BEGIN Given information
**src/rtl/demux14_stream.sv**
```systemverilog
// demux14_stream: steers a tagged word stream to one of four channels.
// Each channel has a 2-entry FIFO, so a stalled consumer blocks only the
// words addressed to it. Each channel also has a wrap-around counter of
// delivered words for debug readout.
module demux14_stream #(
    parameter int W     = 2,
    parameter int CNT_W = 8
) (
    input  logic               clk,
    input  logic               rst,
    input  logic               in_valid,
    output logic               in_ready,
    input  logic [W-1:0]       in_data,
    input  logic [1:0]         in_sel,
    output logic [3:0]         out_valid,
    input  logic [3:0]         out_ready,
    output logic [4*W-1:0]     out_data,
    output logic [4*CNT_W-1:0] out_cnt
);

    // Per-channel FIFO storage, 1-bit pointers, occupancy and delivered counters
    logic [W-1:0]     mem_q  [4][2];
    logic [W-1:0]     mem_d  [4][2];
    logic [3:0]       wptr_q, wptr_d;
    logic [3:0]       rptr_q, rptr_d;
    logic [1:0]       occ_q  [4];
    logic [1:0]       occ_d  [4];
    logic [CNT_W-1:0] cnt_q  [4];
    logic [CNT_W-1:0] cnt_d  [4];

    logic [3:0] full;
    logic [3:0] push;
    logic [3:0] pop;

    // Handshake decode: in_ready looks only at registered occupancy, so a
    // full FIFO never accepts a word even if its consumer pops this cycle.
    always_comb begin
        for (int k = 0; k < 4; k++) begin
            full[k] = (occ_q[k] == 2'd2);
        end
        in_ready = ~full[in_sel];
        for (int k = 0; k < 4; k++) begin
            push[k] = in_valid && in_ready && (in_sel == 2'(k));
            pop[k]  = (occ_q[k] != 2'd0) && out_ready[k];
        end
    end

    // Next-state for every channel FIFO and its delivered-word counter
    always_comb begin
        mem_d  = mem_q;
        wptr_d = wptr_q;
        rptr_d = rptr_q;
        occ_d  = occ_q;
        cnt_d  = cnt_q;
        for (int k = 0; k < 4; k++) begin
            if (push[k]) begin
                mem_d[k][wptr_q[k]] = in_data;
                wptr_d[k]           = ~wptr_q[k];
            end
            if (pop[k]) begin
                rptr_d[k] = ~rptr_q[k];
                cnt_d[k]  = cnt_q[k] + CNT_W'(1);
            end
            case ({push[k], pop[k]})
                2'b10:   occ_d[k] = occ_q[k] + 2'd1;
                2'b01:   occ_d[k] = occ_q[k] - 2'd1;
                default: occ_d[k] = occ_q[k];
            endcase
        end
    end

    // State registers; storage is cleared too so out_data reads 0 after reset
    always_ff @(posedge clk) begin
        if (rst) begin
            wptr_q <= '0;
            rptr_q <= '0;
            for (int k = 0; k < 4; k++) begin
                mem_q[k][0] <= '0;
                mem_q[k][1] <= '0;
                occ_q[k]    <= '0;
                cnt_q[k]    <= '0;
            end
        end else begin
            mem_q  <= mem_d;
            wptr_q <= wptr_d;
            rptr_q <= rptr_d;
            occ_q  <= occ_d;
            cnt_q  <= cnt_d;
        end
    end

    // Output packing: head word, non-empty flag and counter per channel
    always_comb begin
        for (int k = 0; k < 4; k++) begin
            out_valid[k]                = (occ_q[k] != 2'd0);
            out_data[k*W +: W]          = mem_q[k][rptr_q[k]];
            out_cnt[k*CNT_W +: CNT_W]   = cnt_q[k];
        end
    end

endmodule
```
END Given information
All lines in the records above that contain "words" are to be reported.

• Output for this exercise:
// words addressed to it. Each channel also has a wrap-around counter of
// delivered words for debug readout.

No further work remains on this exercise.